[WORK ORDER]: Comb through the entries for "summed" and pull out each line that holds it.

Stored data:
### src/rtl/addsub_mc_if.sv
// Handshake bundle between the ALU sequencer and the multi-cycle add/subtract
// unit: an operation request channel (IN_ALU) and a result channel (OUT_ALU).
interface addsub_mc_if #(
    parameter int DATA_SIZE = 16,
    parameter int ID_SIZE   = 8
) ();

    logic                            in_valid;
    logic                            in_ready;
    logic [1:0]                      op;
    logic [DATA_SIZE-1:0]            opa;
    logic [DATA_SIZE-1:0]            opb;
    logic                            c_in;
    logic [ID_SIZE-1:0]              id;
    logic                            out_valid;
    logic                            out_ready;
    logic [ID_SIZE+4+DATA_SIZE-1:0]  result;

    modport master (
        output in_valid, op, opa, opb, c_in, id, out_ready,
        input  in_ready, out_valid, result
    );

    modport slave (
        input  in_valid, op, opa, opb, c_in, id, out_ready,
        output in_ready, out_valid, result
    );

endinterface

### src/rtl/addsub_mc.sv
// Multi-cycle add/subtract unit. Operands are captured once, then summed
// CHUNK_SIZE bits per cycle with the carry held in a register between slices.
// Subtraction is done as A + ~B + 1 (SBB uses ~c_in as the incoming carry).
module addsub_mc #(
    parameter int DATA_SIZE  = 16,
    parameter int CHUNK_SIZE = 4,
    parameter int ID_SIZE    = 8
) (
    input logic        clk,
    input logic        rst,
    addsub_mc_if.slave bus
);

    localparam int NCHUNK = DATA_SIZE / CHUNK_SIZE;
    localparam int CNT_W  = (NCHUNK > 1) ? $clog2(NCHUNK) : 1;
    localparam int RES_W  = ID_SIZE + 4 + DATA_SIZE;
    localparam int MSB    = DATA_SIZE - 1;

    localparam logic [CNT_W-1:0]     LAST_CNT   = CNT_W'(NCHUNK - 1);
    localparam logic [DATA_SIZE-1:0] SLICE_MASK = DATA_SIZE'({CHUNK_SIZE{1'b1}});

    typedef enum logic [1:0] {
        IDLE,
        CALC,
        DONE
    } state_t;

    state_t                 r_state;
    logic [DATA_SIZE-1:0]   r_a;
    logic [DATA_SIZE-1:0]   r_b;
    logic [DATA_SIZE-1:0]   r_sum;
    logic                   r_carry;
    logic                   r_isSub;
    logic [ID_SIZE-1:0]     r_id;
    logic [CNT_W-1:0]       r_cnt;
    logic                   r_outValid;
    logic [RES_W-1:0]       r_result;

    logic                   w_inReady;
    logic [31:0]            w_shift;
    logic [CHUNK_SIZE-1:0]  w_sliceA;
    logic [CHUNK_SIZE-1:0]  w_sliceB;
    logic [CHUNK_SIZE:0]    w_sliceSum;
    logic [DATA_SIZE-1:0]   w_sumFull;
    logic                   w_lastSlice;
    logic                   w_carryFlag;
    logic                   w_ovf;
    logic                   w_neg;
    logic                   w_zero;
    logic                   w_initCarry;
    logic [DATA_SIZE-1:0]   w_bPrime;

    // Ready is held low while reset is asserted so nothing is accepted then.
    assign w_inReady     = (r_state == IDLE) && !rst;
    assign bus.in_ready  = w_inReady;
    assign bus.out_valid = r_outValid;
    assign bus.result    = r_result;

    // Odd opcodes (SUB, SBB) subtract; ADC/SBB take the external carry.
    assign w_bPrime    = bus.op[0] ? ~bus.opb : bus.opb;
    assign w_initCarry = bus.op[1] ? (bus.c_in ^ bus.op[0]) : bus.op[0];

    // Current slice of each operand and its sum with the running carry.
    assign w_shift    = 32'(r_cnt) * 32'(CHUNK_SIZE);
    assign w_sliceA   = CHUNK_SIZE'(r_a >> w_shift);
    assign w_sliceB   = CHUNK_SIZE'(r_b >> w_shift);
    assign w_sliceSum = {1'b0, w_sliceA} + {1'b0, w_sliceB}
                      + {{CHUNK_SIZE{1'b0}}, r_carry};

    // Sum register with the current slice merged in, so the flags can be
    // taken in the same cycle that the last slice is produced.
    assign w_sumFull = (r_sum & ~(SLICE_MASK << w_shift))
                     | (DATA_SIZE'(w_sliceSum[CHUNK_SIZE-1:0]) << w_shift);

    assign w_lastSlice = (r_cnt == LAST_CNT);
    assign w_carryFlag = w_sliceSum[CHUNK_SIZE] ^ r_isSub;
    assign w_ovf       = (r_a[MSB] == r_b[MSB]) && (w_sumFull[MSB] != r_a[MSB]);
    assign w_neg       = w_sumFull[MSB];
    assign w_zero      = (w_sumFull == '0);

    // Control FSM plus datapath registers: capture, slice-by-slice add, hold.
    always_ff @(posedge clk) begin
        if (rst) begin
            r_state    <= IDLE;
            r_a        <= '0;
            r_b        <= '0;
            r_sum      <= '0;
            r_carry    <= 1'b0;
            r_isSub    <= 1'b0;
            r_id       <= '0;
            r_cnt      <= '0;
            r_outValid <= 1'b0;
            r_result   <= '0;
        end else begin
            case (r_state)
                IDLE: begin
                    if (bus.in_valid) begin
                        r_a     <= bus.opa;
                        r_b     <= w_bPrime;
                        r_id    <= bus.id;
                        r_isSub <= bus.op[0];
                        r_carry <= w_initCarry;
                        r_cnt   <= '0;
                        r_state <= CALC;
                    end
                end
                CALC: begin
                    r_sum   <= w_sumFull;
                    r_carry <= w_sliceSum[CHUNK_SIZE];
                    if (w_lastSlice) begin
                        r_cnt      <= '0;
                        r_result   <= {r_id, w_ovf, w_carryFlag, w_neg, w_zero, w_sumFull};
                        r_outValid <= 1'b1;
                        r_state    <= DONE;
                    end else begin
                        r_cnt <= r_cnt + CNT_W'(1);
                    end
                end
                DONE: begin
                    if (bus.out_ready) begin
                        r_outValid <= 1'b0;
                        r_state    <= IDLE;
                    end
                end
                default: begin
                    r_outValid <= 1'b0;
                    r_state    <= IDLE;
                end
            endcase
        end
    end

endmodule

### src/flat_wrapper.sv
// flat-port wrapper written by rule: the top's interface ports become plain ports
module addsub_mc_flat 
#(
    parameter int DATA_SIZE  = 16,
    parameter int CHUNK_SIZE = 4,
    parameter int ID_SIZE    = 8
)
  (clk, rst, bus_in_valid, bus_op, bus_opa, bus_opb, bus_c_in, bus_id, bus_out_ready, bus_in_ready, bus_out_valid, bus_result);
  addsub_mc_if #(.DATA_SIZE(DATA_SIZE), .ID_SIZE(ID_SIZE)) bus_i ();
  input logic clk;
  input logic rst;
  input wire logic [$bits(bus_i.in_valid)-1:0] bus_in_valid;
  input wire logic [$bits(bus_i.op)-1:0] bus_op;
  input wire logic [$bits(bus_i.opa)-1:0] bus_opa;
  input wire logic [$bits(bus_i.opb)-1:0] bus_opb;
  input wire logic [$bits(bus_i.c_in)-1:0] bus_c_in;
  input wire logic [$bits(bus_i.id)-1:0] bus_id;
  input wire logic [$bits(bus_i.out_ready)-1:0] bus_out_ready;
  output wire logic [$bits(bus_i.in_ready)-1:0] bus_in_ready;
  output wire logic [$bits(bus_i.out_valid)-1:0] bus_out_valid;
  output wire logic [$bits(bus_i.result)-1:0] bus_result;
  assign bus_i.in_valid = bus_in_valid;
  assign bus_i.op = bus_op;
  assign bus_i.opa = bus_opa;
  assign bus_i.opb = bus_opb;
  assign bus_i.c_in = bus_c_in;
  assign bus_i.id = bus_id;
  assign bus_i.out_ready = bus_out_ready;
  assign bus_in_ready = bus_i.in_ready;
  assign bus_out_valid = bus_i.out_valid;
  assign bus_result = bus_i.result;
  addsub_mc #(.DATA_SIZE(DATA_SIZE), .CHUNK_SIZE(CHUNK_SIZE), .ID_SIZE(ID_SIZE)) u_core (.clk(clk), .rst(rst), .bus(bus_i));
endmodule
### config.mk
export PLATFORM = sky130hd
export DESIGN_NAME = addsub_mc_flat
export DESIGN_NICKNAME = d
export VERILOG_FILES = /design/src/rtl/addsub_mc_if.sv /design/src/rtl/addsub_mc.sv /design/src/flat_wrapper.sv
export SDC_FILE = /design/constraint.sdc
export NUM_CORES = 1
export LEC_CHECK = 0
export ABC_AREA = 1
export BUFFER_PORTS_ARGS = -buffer_cell sky130_fd_sc_hd__buf_2
export CELL_PAD_IN_SITES_DETAIL_PLACEMENT = 0
export CELL_PAD_IN_SITES_GLOBAL_PLACEMENT = 2
export CORE_MARGIN = 2
export CORE_UTILIZATION = 31
export DETAILED_ROUTE_END_ITERATION = 10
export PLACE_DENSITY = 0.78
export SETUP_SLACK_MARGIN = 0.3
export SYNTH_ARGS = -nofsm -noshare
export SYNTH_HDL_FRONTEND = slang
export SYNTH_SLANG_ARGS = --single-unit
### constraint.sdc
create_clock -name clk -period 3.6 [get_ports clk]
set_input_delay 0.54 -clock clk [delete_from_list [all_inputs] [get_ports clk]]
set_output_delay 0.54 -clock clk [all_outputs]
set_load 0.1 [all_outputs]
==> results.json <==
{
  "outcome": "finished, final reports clean",
  "path_class": "reg -> reg",
  "grt_pass1_wl_um": 17700,
  "synth_top_area_share_pct": 43.5,
  "rsz0062_at_grt": "false",
  "nets": 662,
  "dr.pass1.iters": 4,
  "cell_internal_pwr_w": 0.00175,
  "io_buffers": 76,
  "placed_area_mm2": 0.00460,
  "netlist_area_mm2": 0.00415,
  "synth-seq-area-share_pct": 43.5,
  "min_to": "u_core.r_id[1]",
  "cts_root_buf": "clkbuf_16",
  "grt_max_degree": 58,
  "syn_avg_cell_area_um2": 7.55,
  "p_per_area_mw_per_mm2": 507,
  "num_vias": 3660,
  "tightest_slew_ps": 929,
  "die_w_um": 120,
  "fin_skew_ps": 6.50,
  "crit_fanout": 29,
  "synthArstFlopShare_pct": 0,
  "drc": 0,
  "wire_per_inst_um": 13.5,
  "crit_top_cell": "nor2_1",
  "viasPerCell": 4.65,
  "ctsResizeCount": 0,
  "min_from": "bus_id[1]",
  "numCtsBuffers": 9,
  "r2r-start": "u_core.r_cnt[0]",
  "worst_path_dominant_cell_family": "simple AND/OR/NAND/NOR gates",
  "hold_buffers": 0,
  "syn2layout_area_growth_pct": 18.3,
  "num_antenna_cells": 0,
  "synth_commonest_cells": "nor2_1 (122), dfxtp_1 (90), o21ai_0 (65)",
  "die_height_um": 120,
  "cp.arrival_ps": 2920,
  "setup_ws_ps": 902,
  "synth_edf_count": 0,
  "r2r_slack_ps": 900,
  "gp_congestion": 0.837,
  "drive_above_1_share_pct": 18.8,
  "grt_overflow_total": 0,
  "cts.clk_slew.worst_paths_ps": 70,
  "antenna_left": 0,
  "fill_cells": 1430,
  "postCtsSetupRepairBufs": 0,
  "fin_crit_sh_pct": 74.9,
  "p_clk_share_pct": 38.4,
  "cts.htree.levels": 3,
  "switching_share_pct": 29.4,
  "synth.area.top_cells": "dfxtp_1 (43%), nor2_1 (11%), o21ai_0 (7.8%)",
  "p_comb_share_pct": 17.6,
  "grt.total_usage_pct": 15.8,
  "synthMostInstantiatedCell": "nor2_1",
  "grt_pass1_vias": 3518,
  "cts_tree": "built",
  "die-area_mm2": 0.0143,
  "fmax_mhz": 371,
  "synth_top_area_cell": "dfxtp_1",
  "p_leak_nw": 2.31,
  "clkLatencyLatePin_ps": 340,
  "drv_slew": 0,
  "cts.sinks": 90,
  "synth_ff_type": "dfxtp_1",
  "dpl.cell_count": 771,
  "clockBufferDepth": 2,
  "core_mm2": 0.0131,
  "cp.required_ps": 3830,
  "drt_iter0_drc": 182,
  "setup.worst_path.end_class": "flip-flop",
  "p_total_w": 0.00248,
  "setup_tns_ps": 0,
  "r2r-end": "u_core.bus.result[16]",
  "totalWireLength_um": 10600,
  "design_area_mm2": 0.00490,
  "critPathBufInv": 2,
  "final_cells": 787,
  "start_kind": "flip-flop",
  "min_path_type": "in -> reg",
  "fin_crit_ps": 2700,
  "critical-path-slowest-cell": "fa_1",
  "r2r.worst_path.cells": 16,
  "power_frac_seq_pct": 44.0,
  "pin_count": 77,
  "ys_warn_count": 0,
  "synth-seq-cells": 90,
  "ys_types": 36,
  "synthCells": 549,
  "p_switching_w": 0.000732,
  "hold_violations": 0,
  "start_util_pct": 31.6,
  "dp_slack_ps": 916,
  "cpPeakStageDelay_ps": 380,
  "num_rows": 42,
  "setup_viol": 0,
  "whs_path_depth": 3,
  "vdd_ir_drop_max_mv": 0.279,
  "relSlewSlack_pct": 38.0,
  "drv_cap": 0,
  "hpwl_um": 7660,
  "path_cells": "buf_4 -> o21ai_0 -> o22ai_1 -> fa_1 -> inv_1 -> fa_1 -> nand2_1 -> nand3_1 -> nor2_1 -> nor2_1 -> nand2_1 -> nor2_1 -> nand2_1 -> nor2_1 -> nor2_1 -> nor2_1",
  "antenna_found_initial": 0,
  "syn-num-nets": 605
}
-- worst max-delay path by stage --
stage                     from               endpoint  slack (ps)  depth (start not counted)
2_1_floorplan  u_core.r_cnt[0]  u_core.bus.result[16]         850                         20
3_3_place_gp   u_core.r_cnt[0]  u_core.bus.result[16]         960                         16
3_5_place_dp   u_core.r_cnt[0]  u_core.bus.result[16]         920                         16
4_1_cts        u_core.r_cnt[0]  u_core.bus.result[16]         900                         16
5_1_grt        u_core.r_cnt[0]  u_core.bus.result[16]         520                         18
6_report       u_core.r_cnt[0]  u_core.bus.result[16]         900                         16
-- cells in the final DEF (no fill, tap or decap), types with 2 or more instances in the layout --
cell type / instances
a211oi_1: 15
a21oi_1: 23
a21oi_2: 2
a32oi_1: 2
buf_2: 76
buf_4: 7
clkbuf_16: 9
clkinv_4: 2
clkinvlp_4: 3
dfxtp_1: 90
fa_1: 2
ha_1: 7
inv_1: 43
inv_2: 6
inv_4: 2
nand2_1: 62
nand3_1: 11
nand4_1: 7
nor2_1: 122
nor2_8: 2
o211ai_1: 9
o21a_1: 7
o21ai_0: 65
o21ai_1: 2
o21bai_1: 2
o22ai_1: 6
xnor2_1: 17
-- power by group through the flow --
stage | sequential (W) | combinational [W] | clock, W
after floorplan | 0.00111 | 0.000328 | 0
after global placement | 0.00112 | 0.000437 | 0
after detailed placement | 0.00112 | 0.000439 | 0
after CTS | 0.00109 | 0.000441 | 0.000986
after global routing | 0.00110 | 0.000503 | 0.00103
final | 0.00109 | 0.000437 | 0.000955
-- flip-flops by register name, summed over array words and instances (netlist names) --
signal and flops:
u_core.r_b 16, u_core.r_cnt 2, u_core.r_state 2, u_core.bus.result 27
u_core.r_carry 1, u_core.r_id 8, u_core.r_sum 16, u_core.r_isSub 1
u_core.bus.out_valid 1, u_core.r_a 16
-- cells by family after synthesis --
family,after synthesis,share of synthesized area [%]
compound gates,137,19.6
simple gates,207,20.6
xor+xnor,18,3.80
buf+inv,88,9.51
fa+ha+maj,9,3.08
flops,90,43.5
-- worst reg2reg max path: stages (launching register included) --
cell and delay, ps:
dfxtp_1 340, buf_4 290, o21ai_0 130, o22ai_1 230
fa_1 220, inv_1 50, fa_1 380, nand2_1 150
nand3_1 80, nor2_1 280, nor2_1 90, nand2_1 80
nor2_1 40, nand2_1 50, nor2_1 40, nor2_1 70
nor2_1 40
-- layer usage --
metal / global-route usage, % / part of all wire [%]
met3: 4.47 / 4.3
met1: 20.6 / 48
met5: 0 / 0
met2: 25.5 / 47
met4: 4.34 / 1.2
-- cell type report --
cell class	instances	area (µm²)	area share (%)
Clock inverter	7	78.8	1.61
Tap cell	176	220	4.49
Sequential cell	90	1800	36.7
Multi-Input combinational cell	371	1950	39.7
Inverter	51	196	4.01
Clock buffer	9	225	4.59
Timing Repair Buffer	83	433	8.83
-- metrics by stage --
step / hold slack [ps] / util (%)
after floorplan: 430 / -
after global placement: 448 / 35.0
after detailed placement: 457 / 35.0
after CTS: 435 / 37.3
after global routing: 454 / 37.3
final: 444 / 37.3
Note: power is estimated with default switching activity, not from simulation.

[SOLUTION FOR THIS TASK]:
// Multi-cycle add/subtract unit. Operands are captured once, then summed
-- flip-flops by register name, summed over array words and instances (netlist names) --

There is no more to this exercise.